[[ The data open ]]
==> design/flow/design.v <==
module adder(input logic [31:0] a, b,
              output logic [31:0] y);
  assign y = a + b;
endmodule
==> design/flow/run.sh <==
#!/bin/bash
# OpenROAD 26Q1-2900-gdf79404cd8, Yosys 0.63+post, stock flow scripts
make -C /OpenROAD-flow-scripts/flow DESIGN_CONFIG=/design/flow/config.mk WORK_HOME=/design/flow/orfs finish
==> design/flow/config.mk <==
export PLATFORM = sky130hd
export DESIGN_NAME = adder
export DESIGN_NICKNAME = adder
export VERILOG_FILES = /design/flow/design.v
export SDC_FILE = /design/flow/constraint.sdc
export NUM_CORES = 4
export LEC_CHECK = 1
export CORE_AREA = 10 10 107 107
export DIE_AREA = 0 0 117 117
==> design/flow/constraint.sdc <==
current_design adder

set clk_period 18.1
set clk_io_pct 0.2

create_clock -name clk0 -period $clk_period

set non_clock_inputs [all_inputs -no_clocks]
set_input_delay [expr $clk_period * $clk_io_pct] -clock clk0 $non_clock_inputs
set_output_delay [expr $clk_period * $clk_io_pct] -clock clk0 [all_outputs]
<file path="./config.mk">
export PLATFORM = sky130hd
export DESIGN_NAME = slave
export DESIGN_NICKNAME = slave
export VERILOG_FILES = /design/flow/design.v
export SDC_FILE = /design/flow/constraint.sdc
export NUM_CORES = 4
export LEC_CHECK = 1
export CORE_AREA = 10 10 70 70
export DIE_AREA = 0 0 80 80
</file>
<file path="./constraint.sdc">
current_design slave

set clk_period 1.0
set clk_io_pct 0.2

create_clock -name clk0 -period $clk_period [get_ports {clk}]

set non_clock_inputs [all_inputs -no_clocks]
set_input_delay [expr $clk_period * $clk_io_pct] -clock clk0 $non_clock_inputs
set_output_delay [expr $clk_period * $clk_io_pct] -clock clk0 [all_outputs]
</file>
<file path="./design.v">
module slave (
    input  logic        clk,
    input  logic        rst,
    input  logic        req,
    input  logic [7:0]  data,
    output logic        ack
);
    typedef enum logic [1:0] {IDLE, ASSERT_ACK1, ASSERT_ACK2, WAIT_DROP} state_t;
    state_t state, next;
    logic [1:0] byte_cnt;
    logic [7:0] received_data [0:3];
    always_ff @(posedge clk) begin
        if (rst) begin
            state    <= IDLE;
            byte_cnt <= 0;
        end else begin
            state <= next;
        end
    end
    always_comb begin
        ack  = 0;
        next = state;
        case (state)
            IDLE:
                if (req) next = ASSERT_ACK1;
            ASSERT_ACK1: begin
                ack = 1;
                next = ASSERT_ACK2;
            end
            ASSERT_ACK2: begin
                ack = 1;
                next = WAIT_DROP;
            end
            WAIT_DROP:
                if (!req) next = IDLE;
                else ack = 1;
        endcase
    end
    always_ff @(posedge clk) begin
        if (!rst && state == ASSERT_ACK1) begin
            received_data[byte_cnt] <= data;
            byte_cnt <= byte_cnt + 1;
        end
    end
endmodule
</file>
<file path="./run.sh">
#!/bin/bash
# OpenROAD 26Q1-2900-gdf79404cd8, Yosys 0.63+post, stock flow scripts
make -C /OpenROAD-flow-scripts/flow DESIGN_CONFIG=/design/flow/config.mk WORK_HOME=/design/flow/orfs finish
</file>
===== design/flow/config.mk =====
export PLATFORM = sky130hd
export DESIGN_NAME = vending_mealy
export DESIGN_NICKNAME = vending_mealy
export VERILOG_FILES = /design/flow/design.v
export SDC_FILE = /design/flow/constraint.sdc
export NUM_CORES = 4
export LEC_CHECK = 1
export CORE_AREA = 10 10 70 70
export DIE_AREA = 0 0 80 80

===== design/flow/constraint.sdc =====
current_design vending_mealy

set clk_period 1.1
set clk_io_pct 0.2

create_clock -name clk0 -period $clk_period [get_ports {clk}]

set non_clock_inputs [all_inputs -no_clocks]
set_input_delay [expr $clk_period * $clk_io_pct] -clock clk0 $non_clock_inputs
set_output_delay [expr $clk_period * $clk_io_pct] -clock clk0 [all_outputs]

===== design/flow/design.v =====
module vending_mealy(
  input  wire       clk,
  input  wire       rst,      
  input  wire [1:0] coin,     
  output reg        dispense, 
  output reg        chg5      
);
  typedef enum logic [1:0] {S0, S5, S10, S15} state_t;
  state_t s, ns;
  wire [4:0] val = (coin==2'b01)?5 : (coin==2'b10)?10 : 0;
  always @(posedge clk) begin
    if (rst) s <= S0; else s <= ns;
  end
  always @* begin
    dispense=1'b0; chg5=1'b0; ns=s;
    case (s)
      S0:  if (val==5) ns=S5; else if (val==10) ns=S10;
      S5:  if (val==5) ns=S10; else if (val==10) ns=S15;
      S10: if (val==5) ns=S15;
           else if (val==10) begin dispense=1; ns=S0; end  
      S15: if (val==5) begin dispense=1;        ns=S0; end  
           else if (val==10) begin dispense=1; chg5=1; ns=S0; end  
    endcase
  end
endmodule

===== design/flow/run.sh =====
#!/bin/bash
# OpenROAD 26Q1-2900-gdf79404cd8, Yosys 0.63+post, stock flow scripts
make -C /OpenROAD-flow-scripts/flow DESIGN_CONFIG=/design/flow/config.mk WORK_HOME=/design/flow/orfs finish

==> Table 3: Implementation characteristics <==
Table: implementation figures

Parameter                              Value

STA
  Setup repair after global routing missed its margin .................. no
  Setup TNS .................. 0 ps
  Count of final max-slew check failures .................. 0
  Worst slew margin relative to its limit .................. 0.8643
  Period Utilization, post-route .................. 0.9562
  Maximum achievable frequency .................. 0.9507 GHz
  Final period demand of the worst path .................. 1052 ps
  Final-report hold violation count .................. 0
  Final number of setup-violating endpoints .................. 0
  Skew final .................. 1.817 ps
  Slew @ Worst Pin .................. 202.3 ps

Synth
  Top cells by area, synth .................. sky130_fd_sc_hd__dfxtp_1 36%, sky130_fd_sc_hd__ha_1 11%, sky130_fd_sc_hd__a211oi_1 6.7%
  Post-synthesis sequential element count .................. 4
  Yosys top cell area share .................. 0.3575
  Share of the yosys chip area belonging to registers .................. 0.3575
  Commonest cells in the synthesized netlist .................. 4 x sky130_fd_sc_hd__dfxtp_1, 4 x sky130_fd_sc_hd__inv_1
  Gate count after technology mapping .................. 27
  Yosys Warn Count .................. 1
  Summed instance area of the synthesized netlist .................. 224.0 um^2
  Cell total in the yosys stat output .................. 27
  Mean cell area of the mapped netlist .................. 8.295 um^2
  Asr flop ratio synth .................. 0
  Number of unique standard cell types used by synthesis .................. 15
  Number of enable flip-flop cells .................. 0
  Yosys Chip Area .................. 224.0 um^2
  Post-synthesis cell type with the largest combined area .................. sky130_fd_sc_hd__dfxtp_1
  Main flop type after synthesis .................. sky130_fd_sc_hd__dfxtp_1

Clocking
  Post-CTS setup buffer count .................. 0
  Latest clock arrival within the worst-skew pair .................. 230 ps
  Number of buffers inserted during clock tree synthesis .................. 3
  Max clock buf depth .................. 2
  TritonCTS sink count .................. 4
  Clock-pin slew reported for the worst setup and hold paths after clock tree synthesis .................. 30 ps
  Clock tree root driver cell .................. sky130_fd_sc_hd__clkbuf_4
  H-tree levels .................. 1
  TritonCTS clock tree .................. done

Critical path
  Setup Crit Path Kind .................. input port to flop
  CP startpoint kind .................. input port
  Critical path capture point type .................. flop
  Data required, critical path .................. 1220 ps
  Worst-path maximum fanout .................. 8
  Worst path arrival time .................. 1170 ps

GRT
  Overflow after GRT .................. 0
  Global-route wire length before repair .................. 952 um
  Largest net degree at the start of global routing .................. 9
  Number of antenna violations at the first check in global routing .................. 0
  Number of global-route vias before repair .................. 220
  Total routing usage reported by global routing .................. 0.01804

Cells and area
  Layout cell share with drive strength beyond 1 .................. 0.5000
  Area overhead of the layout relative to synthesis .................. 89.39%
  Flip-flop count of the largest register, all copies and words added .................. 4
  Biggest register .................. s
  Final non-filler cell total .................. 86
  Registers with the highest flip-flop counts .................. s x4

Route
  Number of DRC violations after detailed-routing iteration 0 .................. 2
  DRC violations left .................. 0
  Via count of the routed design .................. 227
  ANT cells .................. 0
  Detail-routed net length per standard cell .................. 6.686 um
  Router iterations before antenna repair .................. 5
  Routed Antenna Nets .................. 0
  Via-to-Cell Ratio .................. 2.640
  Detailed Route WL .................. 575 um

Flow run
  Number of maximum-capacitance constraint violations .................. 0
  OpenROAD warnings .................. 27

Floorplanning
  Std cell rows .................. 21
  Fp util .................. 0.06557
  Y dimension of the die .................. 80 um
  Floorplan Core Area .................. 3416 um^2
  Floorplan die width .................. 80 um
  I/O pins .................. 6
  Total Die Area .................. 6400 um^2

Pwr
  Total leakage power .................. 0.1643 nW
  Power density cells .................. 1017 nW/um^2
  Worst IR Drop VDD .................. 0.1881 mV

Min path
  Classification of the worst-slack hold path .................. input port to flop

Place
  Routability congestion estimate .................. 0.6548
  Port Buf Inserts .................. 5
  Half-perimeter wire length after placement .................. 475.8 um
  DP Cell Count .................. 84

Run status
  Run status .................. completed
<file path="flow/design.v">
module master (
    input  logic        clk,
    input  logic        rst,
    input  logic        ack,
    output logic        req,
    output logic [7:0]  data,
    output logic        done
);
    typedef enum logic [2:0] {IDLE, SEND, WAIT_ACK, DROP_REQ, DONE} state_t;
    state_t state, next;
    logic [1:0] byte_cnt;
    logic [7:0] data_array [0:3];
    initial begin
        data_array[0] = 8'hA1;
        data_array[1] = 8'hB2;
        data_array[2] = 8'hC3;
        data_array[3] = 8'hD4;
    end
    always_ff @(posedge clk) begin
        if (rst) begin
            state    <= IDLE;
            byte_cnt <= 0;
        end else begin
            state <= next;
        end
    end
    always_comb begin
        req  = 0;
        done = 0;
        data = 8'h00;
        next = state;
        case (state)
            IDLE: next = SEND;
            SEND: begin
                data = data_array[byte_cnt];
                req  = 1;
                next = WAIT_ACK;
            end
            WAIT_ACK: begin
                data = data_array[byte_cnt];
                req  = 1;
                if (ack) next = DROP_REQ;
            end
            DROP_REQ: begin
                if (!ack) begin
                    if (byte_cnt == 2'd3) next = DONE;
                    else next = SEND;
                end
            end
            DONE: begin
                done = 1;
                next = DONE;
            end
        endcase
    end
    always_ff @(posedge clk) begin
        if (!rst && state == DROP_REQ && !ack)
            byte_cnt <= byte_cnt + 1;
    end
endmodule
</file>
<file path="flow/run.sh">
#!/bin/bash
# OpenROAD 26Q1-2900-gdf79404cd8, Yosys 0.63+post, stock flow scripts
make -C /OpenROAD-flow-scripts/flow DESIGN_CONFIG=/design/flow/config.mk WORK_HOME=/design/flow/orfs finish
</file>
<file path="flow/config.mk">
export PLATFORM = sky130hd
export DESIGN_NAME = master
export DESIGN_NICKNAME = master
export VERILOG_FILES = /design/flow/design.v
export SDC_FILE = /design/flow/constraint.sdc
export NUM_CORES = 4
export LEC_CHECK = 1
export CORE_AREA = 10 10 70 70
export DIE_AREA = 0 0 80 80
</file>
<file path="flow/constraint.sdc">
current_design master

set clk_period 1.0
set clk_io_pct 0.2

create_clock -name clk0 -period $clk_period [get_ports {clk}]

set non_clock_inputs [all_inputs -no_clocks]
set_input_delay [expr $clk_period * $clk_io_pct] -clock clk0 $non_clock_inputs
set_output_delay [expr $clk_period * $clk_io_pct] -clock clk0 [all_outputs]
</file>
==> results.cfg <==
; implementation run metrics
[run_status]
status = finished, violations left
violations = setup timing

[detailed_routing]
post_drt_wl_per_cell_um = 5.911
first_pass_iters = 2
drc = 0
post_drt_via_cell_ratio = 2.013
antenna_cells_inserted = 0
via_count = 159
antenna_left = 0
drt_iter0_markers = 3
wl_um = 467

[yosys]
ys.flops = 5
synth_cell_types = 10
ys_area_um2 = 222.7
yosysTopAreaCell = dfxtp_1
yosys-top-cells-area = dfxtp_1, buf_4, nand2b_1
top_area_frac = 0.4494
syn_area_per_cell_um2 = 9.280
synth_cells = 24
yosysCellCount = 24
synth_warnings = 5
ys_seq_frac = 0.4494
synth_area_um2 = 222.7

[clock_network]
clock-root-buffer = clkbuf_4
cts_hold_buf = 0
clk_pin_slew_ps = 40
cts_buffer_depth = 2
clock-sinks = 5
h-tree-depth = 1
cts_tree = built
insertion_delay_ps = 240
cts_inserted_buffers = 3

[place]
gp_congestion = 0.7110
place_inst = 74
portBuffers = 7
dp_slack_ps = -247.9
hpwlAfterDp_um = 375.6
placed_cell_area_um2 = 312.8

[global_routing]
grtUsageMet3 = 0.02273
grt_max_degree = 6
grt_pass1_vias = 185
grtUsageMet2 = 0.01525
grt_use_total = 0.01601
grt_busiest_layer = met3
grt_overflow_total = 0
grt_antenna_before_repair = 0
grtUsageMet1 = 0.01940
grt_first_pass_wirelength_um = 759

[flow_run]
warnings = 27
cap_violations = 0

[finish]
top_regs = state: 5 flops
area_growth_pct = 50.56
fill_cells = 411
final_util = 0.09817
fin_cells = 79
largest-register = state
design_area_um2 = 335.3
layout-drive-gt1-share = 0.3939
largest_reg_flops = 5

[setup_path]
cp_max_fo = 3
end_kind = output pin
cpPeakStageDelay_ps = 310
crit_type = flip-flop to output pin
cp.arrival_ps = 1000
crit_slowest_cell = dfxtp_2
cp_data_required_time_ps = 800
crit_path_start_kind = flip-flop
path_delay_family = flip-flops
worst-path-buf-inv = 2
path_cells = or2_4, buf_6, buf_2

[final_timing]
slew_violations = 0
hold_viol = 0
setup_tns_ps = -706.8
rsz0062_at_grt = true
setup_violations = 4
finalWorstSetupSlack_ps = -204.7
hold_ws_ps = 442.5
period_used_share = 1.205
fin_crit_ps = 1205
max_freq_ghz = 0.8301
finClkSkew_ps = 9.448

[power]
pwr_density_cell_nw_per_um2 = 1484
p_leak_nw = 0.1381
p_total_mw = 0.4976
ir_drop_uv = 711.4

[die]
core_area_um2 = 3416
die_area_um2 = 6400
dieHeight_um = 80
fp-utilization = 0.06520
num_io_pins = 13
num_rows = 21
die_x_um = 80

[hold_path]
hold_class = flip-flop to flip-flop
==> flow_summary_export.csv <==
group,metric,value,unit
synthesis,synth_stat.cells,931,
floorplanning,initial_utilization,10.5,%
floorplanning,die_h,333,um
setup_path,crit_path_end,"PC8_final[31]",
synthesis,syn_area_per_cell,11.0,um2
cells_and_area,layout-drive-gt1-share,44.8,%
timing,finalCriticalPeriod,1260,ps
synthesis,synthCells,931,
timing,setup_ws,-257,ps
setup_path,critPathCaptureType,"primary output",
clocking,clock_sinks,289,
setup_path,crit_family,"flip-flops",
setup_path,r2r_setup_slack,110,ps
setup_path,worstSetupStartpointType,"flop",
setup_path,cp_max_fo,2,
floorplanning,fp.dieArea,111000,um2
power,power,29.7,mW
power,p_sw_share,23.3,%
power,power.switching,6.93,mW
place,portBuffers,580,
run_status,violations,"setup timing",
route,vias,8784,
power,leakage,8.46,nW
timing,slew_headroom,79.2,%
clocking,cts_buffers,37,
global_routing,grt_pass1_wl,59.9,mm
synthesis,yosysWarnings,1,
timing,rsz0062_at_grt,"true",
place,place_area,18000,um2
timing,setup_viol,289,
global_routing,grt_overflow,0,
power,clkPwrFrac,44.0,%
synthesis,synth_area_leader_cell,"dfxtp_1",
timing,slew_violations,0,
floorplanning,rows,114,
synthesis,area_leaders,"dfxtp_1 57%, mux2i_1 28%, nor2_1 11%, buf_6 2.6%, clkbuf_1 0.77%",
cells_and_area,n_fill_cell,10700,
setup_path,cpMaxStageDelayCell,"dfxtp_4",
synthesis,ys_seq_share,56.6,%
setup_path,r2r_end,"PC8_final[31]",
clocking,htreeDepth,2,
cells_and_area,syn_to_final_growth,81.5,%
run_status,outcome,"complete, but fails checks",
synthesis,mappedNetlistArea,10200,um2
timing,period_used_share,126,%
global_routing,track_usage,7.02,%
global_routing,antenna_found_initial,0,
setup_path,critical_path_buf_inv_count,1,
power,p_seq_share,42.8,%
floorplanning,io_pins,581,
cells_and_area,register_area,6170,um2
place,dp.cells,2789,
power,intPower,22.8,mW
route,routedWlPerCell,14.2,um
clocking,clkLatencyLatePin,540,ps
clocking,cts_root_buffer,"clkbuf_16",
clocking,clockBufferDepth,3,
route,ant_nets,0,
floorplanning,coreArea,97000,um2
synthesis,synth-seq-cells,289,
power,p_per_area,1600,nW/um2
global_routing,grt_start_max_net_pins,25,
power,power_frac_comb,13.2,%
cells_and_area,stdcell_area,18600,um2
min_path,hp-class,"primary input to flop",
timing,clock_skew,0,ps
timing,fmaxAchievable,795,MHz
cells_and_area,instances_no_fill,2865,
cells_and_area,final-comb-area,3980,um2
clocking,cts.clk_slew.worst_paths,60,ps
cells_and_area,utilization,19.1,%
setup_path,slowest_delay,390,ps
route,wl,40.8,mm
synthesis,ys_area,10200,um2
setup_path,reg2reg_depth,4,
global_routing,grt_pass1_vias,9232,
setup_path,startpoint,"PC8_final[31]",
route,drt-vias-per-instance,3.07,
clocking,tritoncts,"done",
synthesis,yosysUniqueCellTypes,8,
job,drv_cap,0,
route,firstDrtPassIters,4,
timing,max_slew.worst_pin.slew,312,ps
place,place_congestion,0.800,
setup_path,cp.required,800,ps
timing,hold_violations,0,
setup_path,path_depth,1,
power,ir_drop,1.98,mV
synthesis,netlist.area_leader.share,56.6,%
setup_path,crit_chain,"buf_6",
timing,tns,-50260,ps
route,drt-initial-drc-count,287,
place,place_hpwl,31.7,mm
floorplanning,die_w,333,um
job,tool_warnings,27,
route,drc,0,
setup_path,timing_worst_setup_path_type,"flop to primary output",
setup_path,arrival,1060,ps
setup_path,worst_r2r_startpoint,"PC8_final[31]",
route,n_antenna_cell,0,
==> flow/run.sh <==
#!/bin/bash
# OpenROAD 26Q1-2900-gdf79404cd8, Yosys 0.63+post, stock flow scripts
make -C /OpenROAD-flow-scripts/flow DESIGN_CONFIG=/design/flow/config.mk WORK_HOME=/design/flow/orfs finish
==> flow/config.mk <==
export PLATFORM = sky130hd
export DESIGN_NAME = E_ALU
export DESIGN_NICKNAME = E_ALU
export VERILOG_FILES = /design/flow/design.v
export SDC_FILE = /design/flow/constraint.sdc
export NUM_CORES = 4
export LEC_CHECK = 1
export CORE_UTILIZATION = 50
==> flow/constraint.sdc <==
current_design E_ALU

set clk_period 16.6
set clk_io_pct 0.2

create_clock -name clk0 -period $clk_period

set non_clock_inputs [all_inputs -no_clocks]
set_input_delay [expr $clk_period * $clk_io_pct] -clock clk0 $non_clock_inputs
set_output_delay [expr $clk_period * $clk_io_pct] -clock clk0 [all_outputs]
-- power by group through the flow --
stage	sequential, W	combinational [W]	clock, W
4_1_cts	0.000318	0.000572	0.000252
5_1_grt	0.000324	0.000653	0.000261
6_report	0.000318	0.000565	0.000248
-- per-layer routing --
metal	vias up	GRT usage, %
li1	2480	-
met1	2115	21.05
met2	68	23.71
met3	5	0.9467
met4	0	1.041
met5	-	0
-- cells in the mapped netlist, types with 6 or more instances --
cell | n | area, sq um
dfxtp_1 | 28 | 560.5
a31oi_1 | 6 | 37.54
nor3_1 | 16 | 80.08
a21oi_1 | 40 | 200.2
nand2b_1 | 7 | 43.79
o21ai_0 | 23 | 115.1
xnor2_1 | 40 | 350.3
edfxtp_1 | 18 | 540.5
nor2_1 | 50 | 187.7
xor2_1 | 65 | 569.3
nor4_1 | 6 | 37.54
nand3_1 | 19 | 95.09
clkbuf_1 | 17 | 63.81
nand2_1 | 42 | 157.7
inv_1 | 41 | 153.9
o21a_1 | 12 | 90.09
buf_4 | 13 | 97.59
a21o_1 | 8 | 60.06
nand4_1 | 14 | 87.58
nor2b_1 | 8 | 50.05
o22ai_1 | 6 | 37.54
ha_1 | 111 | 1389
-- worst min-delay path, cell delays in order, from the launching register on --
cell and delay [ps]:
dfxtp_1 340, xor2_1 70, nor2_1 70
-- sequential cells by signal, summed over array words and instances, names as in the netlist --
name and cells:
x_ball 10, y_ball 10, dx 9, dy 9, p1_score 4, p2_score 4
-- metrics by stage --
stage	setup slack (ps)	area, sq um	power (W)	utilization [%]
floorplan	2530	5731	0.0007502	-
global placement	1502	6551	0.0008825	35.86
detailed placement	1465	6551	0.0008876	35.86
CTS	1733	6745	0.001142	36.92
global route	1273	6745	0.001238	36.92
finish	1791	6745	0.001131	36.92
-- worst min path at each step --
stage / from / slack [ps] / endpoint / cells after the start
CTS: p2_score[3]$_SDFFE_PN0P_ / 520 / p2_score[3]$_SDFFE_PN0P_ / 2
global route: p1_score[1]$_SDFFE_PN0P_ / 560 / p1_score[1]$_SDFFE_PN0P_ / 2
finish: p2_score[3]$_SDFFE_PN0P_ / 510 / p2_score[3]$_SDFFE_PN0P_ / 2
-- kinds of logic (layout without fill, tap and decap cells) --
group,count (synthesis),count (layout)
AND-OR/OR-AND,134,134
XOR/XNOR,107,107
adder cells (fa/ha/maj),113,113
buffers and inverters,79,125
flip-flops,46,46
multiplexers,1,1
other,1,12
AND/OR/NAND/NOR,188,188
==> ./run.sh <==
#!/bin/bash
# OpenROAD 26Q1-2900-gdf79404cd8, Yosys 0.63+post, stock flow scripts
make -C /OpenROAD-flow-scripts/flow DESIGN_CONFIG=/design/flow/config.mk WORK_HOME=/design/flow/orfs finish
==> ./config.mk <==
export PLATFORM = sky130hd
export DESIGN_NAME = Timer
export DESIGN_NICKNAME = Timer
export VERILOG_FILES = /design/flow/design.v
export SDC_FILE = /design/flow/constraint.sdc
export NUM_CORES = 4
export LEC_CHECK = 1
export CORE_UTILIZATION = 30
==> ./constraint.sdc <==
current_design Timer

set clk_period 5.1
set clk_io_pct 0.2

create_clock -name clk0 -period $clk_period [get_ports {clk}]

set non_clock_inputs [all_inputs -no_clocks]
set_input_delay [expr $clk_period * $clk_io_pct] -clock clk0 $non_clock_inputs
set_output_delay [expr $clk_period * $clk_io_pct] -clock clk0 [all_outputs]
[[ The data closed ]]
### Work order:
Give again, word for word, every line of the listing above from the one with "dfxtp_1 340, xor2_1 70, nor2_1 70" to the one with "adder cells (fa/ha/maj),113,113", both inclusive, and nothing beyond them.

### Task answer:
dfxtp_1 340, xor2_1 70, nor2_1 70
-- sequential cells by signal, summed over array words and instances, names as in the netlist --
name and cells:
x_ball 10, y_ball 10, dx 9, dy 9, p1_score 4, p2_score 4
-- metrics by stage --
stage	setup slack (ps)	area, sq um	power (W)	utilization [%]
floorplan	2530	5731	0.0007502	-
global placement	1502	6551	0.0008825	35.86
detailed placement	1465	6551	0.0008876	35.86
CTS	1733	6745	0.001142	36.92
global route	1273	6745	0.001238	36.92
finish	1791	6745	0.001131	36.92
-- worst min path at each step --
stage / from / slack [ps] / endpoint / cells after the start
CTS: p2_score[3]$_SDFFE_PN0P_ / 520 / p2_score[3]$_SDFFE_PN0P_ / 2
global route: p1_score[1]$_SDFFE_PN0P_ / 560 / p1_score[1]$_SDFFE_PN0P_ / 2
finish: p2_score[3]$_SDFFE_PN0P_ / 510 / p2_score[3]$_SDFFE_PN0P_ / 2
-- kinds of logic (layout without fill, tap and decap cells) --
group,count (synthesis),count (layout)
AND-OR/OR-AND,134,134
XOR/XNOR,107,107
adder cells (fa/ha/maj),113,113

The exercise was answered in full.